The Alabama Legislature has had a bill fail in the past two sessions that lawmakers originally designed for this same purpose. That bill, however, takes a more convoluted approach by changing certain definitions already existing in state law to try to classify drag performances as “harmful to minors.”
Stadthagen’s bill more simply adds new language that clearly bans drag performances in schools and libraries.
HB67 simply states: “A public K-12 school or public library shall not knowingly present or sponsor any drag performance in the presence of a minor without the consent of the minor’s parent or legal guardian.”
A “drag performance” is defined as “a performance in which a performer exhibits a sex identity that is different from the sex assigned to the performer at birth using clothing, makeup, or other physical markers.”

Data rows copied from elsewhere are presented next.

===== src/design/lodg_pkg.sv =====
// Shared types, codes, constants and helpers of the log-odds occupancy grid.
package lodg_pkg;

   // Default grid extent (cells per row, rows).
   localparam int MAX_WIDTH_DEF  = 256;
   localparam int MAX_HEIGHT_DEF = 256;

   // Entries in the command queue between front and back (power of two).
   localparam int QUEUE_DEPTH = 4;

   // Field widths
   localparam int SIZE_W     = 9;
   localparam int INC_W      = 14;
   localparam int VAL_W      = 16;
   localparam int CSR_IDX_W  = 2;
   localparam int CSR_DATA_W = 16;

   // Operation codes on req_op
   localparam logic [1:0] OP_OCCUPIED = 2'd0;
   localparam logic [1:0] OP_FREE     = 2'd1;
   localparam logic [1:0] OP_QUERY    = 2'd2;

   // Cell class codes on rsp_cell_class
   localparam logic [1:0] CLASS_FREE     = 2'd0;
   localparam logic [1:0] CLASS_OCCUPIED = 2'd1;
   localparam logic [1:0] CLASS_UNKNOWN  = 2'd2;

   // Register indexes on the csr port
   localparam logic [CSR_IDX_W-1:0] CSR_MAP_WIDTH  = 2'd0;
   localparam logic [CSR_IDX_W-1:0] CSR_MAP_HEIGHT = 2'd1;
   localparam logic [CSR_IDX_W-1:0] CSR_OCC_INC    = 2'd2;
   localparam logic [CSR_IDX_W-1:0] CSR_FREE_INC   = 2'd3;

   // Register reset values
   localparam logic [SIZE_W-1:0]        MAP_WIDTH_RESET  = 9'd256;
   localparam logic [SIZE_W-1:0]        MAP_HEIGHT_RESET = 9'd256;
   localparam logic signed [INC_W-1:0]  OCC_INC_RESET    = 14'sd562;
   localparam logic signed [INC_W-1:0]  FREE_INC_RESET   = -14'sd104;

   // Occupied hits only accumulate while the cell is below 50.0 in Q8.8.
   localparam logic signed [VAL_W-1:0] OCC_LIMIT = 16'sd12800;

   // What the back end does to the cell
   typedef enum logic [1:0] {
      KIND_NONE,
      KIND_OCC,
      KIND_FREE
   } kind_type;

   // Classified command travelling through the queue (address rides beside it)
   typedef struct packed {
      logic     in_map;
      kind_type kind;
   } cmd_type;

   // Configuration register file
   typedef struct packed {
      logic [SIZE_W-1:0]       map_width;
      logic [SIZE_W-1:0]       map_height;
      logic signed [INC_W-1:0] occ_inc;
      logic signed [INC_W-1:0] free_inc;
   } cfg_type;

   // Queue fill status
   typedef struct packed {
      logic full;
      logic empty;
   } queue_status_type;

   // Saturating add of a 14-bit increment onto a 16-bit cell value
   function automatic logic signed [VAL_W-1:0] sat_add(
      input logic signed [VAL_W-1:0] a,
      input logic signed [INC_W-1:0] b
   );
      logic [VAL_W:0] s;
      s = {a[VAL_W-1], a} + {{(VAL_W+1-INC_W){b[INC_W-1]}}, b};
      if (s[VAL_W] != s[VAL_W-1]) begin
         return s[VAL_W] ? {1'b1, {(VAL_W-1){1'b0}}} : {1'b0, {(VAL_W-1){1'b1}}};
      end
      return s[VAL_W-1:0];
   endfunction

   // Class of a cell value: negative free, positive occupied, zero unknown
   function automatic logic [1:0] cell_class_of(input logic signed [VAL_W-1:0] v);
      logic [1:0] c;
      if (v > 0) begin
         c = CLASS_OCCUPIED;
      end else if (v < 0) begin
         c = CLASS_FREE;
      end else begin
         c = CLASS_UNKNOWN;
      end
      return c;
   endfunction

endpackage


===== src/design/lodg_queue.sv =====
// Short command queue decoupling the front end from the back end.
module lodg_queue #(
   parameter int DATA_W = 8
) (
   input  logic                       clock,
   input  logic                       reset,
   input  logic                       push,
   input  logic [DATA_W-1:0]          push_data,
   input  logic                       pop,
   output logic [DATA_W-1:0]          pop_data,
   output lodg_pkg::queue_status_type status
);

   localparam int PTR_W = $clog2(lodg_pkg::QUEUE_DEPTH);
   localparam int CNT_W = PTR_W + 1;

   logic [DATA_W-1:0] entry_ff [lodg_pkg::QUEUE_DEPTH];
   logic [PTR_W-1:0]  wr_ptr_ff;
   logic [PTR_W-1:0]  rd_ptr_ff;
   logic [CNT_W-1:0]  count_ff;
   logic [CNT_W-1:0]  count_in;

   assign status.full  = (count_ff == CNT_W'(lodg_pkg::QUEUE_DEPTH));
   assign status.empty = (count_ff == '0);
   assign pop_data     = entry_ff[rd_ptr_ff];

   // Fill count follows push and pop
   always_comb begin
      count_in = count_ff;
      if (push && !pop) begin
         count_in = count_ff + 1'b1;
      end else if (pop && !push) begin
         count_in = count_ff - 1'b1;
      end
   end

   // Pointers and count
   always_ff @(posedge clock) begin
      if (reset) begin
         wr_ptr_ff <= '0;
         rd_ptr_ff <= '0;
         count_ff  <= '0;
      end else begin
         count_ff <= count_in;
         if (push) begin
            wr_ptr_ff <= wr_ptr_ff + 1'b1;
         end
         if (pop) begin
            rd_ptr_ff <= rd_ptr_ff + 1'b1;
         end
      end
   end

   // Entry storage
   always_ff @(posedge clock) begin
      if (push) begin
         entry_ff[wr_ptr_ff] <= push_data;
      end
   end

endmodule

“Performance” itself is not defined, leaving room for interpretation over what counts as a drag performance. Stadthagen did not respond to a message from APR seeking comment before publication time.
The primary involvement of drag queens in schools and libraries has been often referred to as “drag queen story time,” in which a man dressed in drag simply reads a story to the children. The law makes no distinction whether that would be considered a “performance.”
The law also lacks any consequences for a violation. The bill is a mere two pages long and contains only four sections.
Section 1 defines “drag performances” as well as “sex,” which it defines as the “state of being male or female as observed or clinically verified at birth.”
Section 2 prohibits drag performances at schools and libraries.
Section 3 regards overnight programs for minors operated by any state department in an apparent response to a controversy created last year about a transgender space camp employee accused of entering a private area of female campers. While the camp cleared the employee of wrongdoing, lawmakers have been taking bites at the apple in a number of bills.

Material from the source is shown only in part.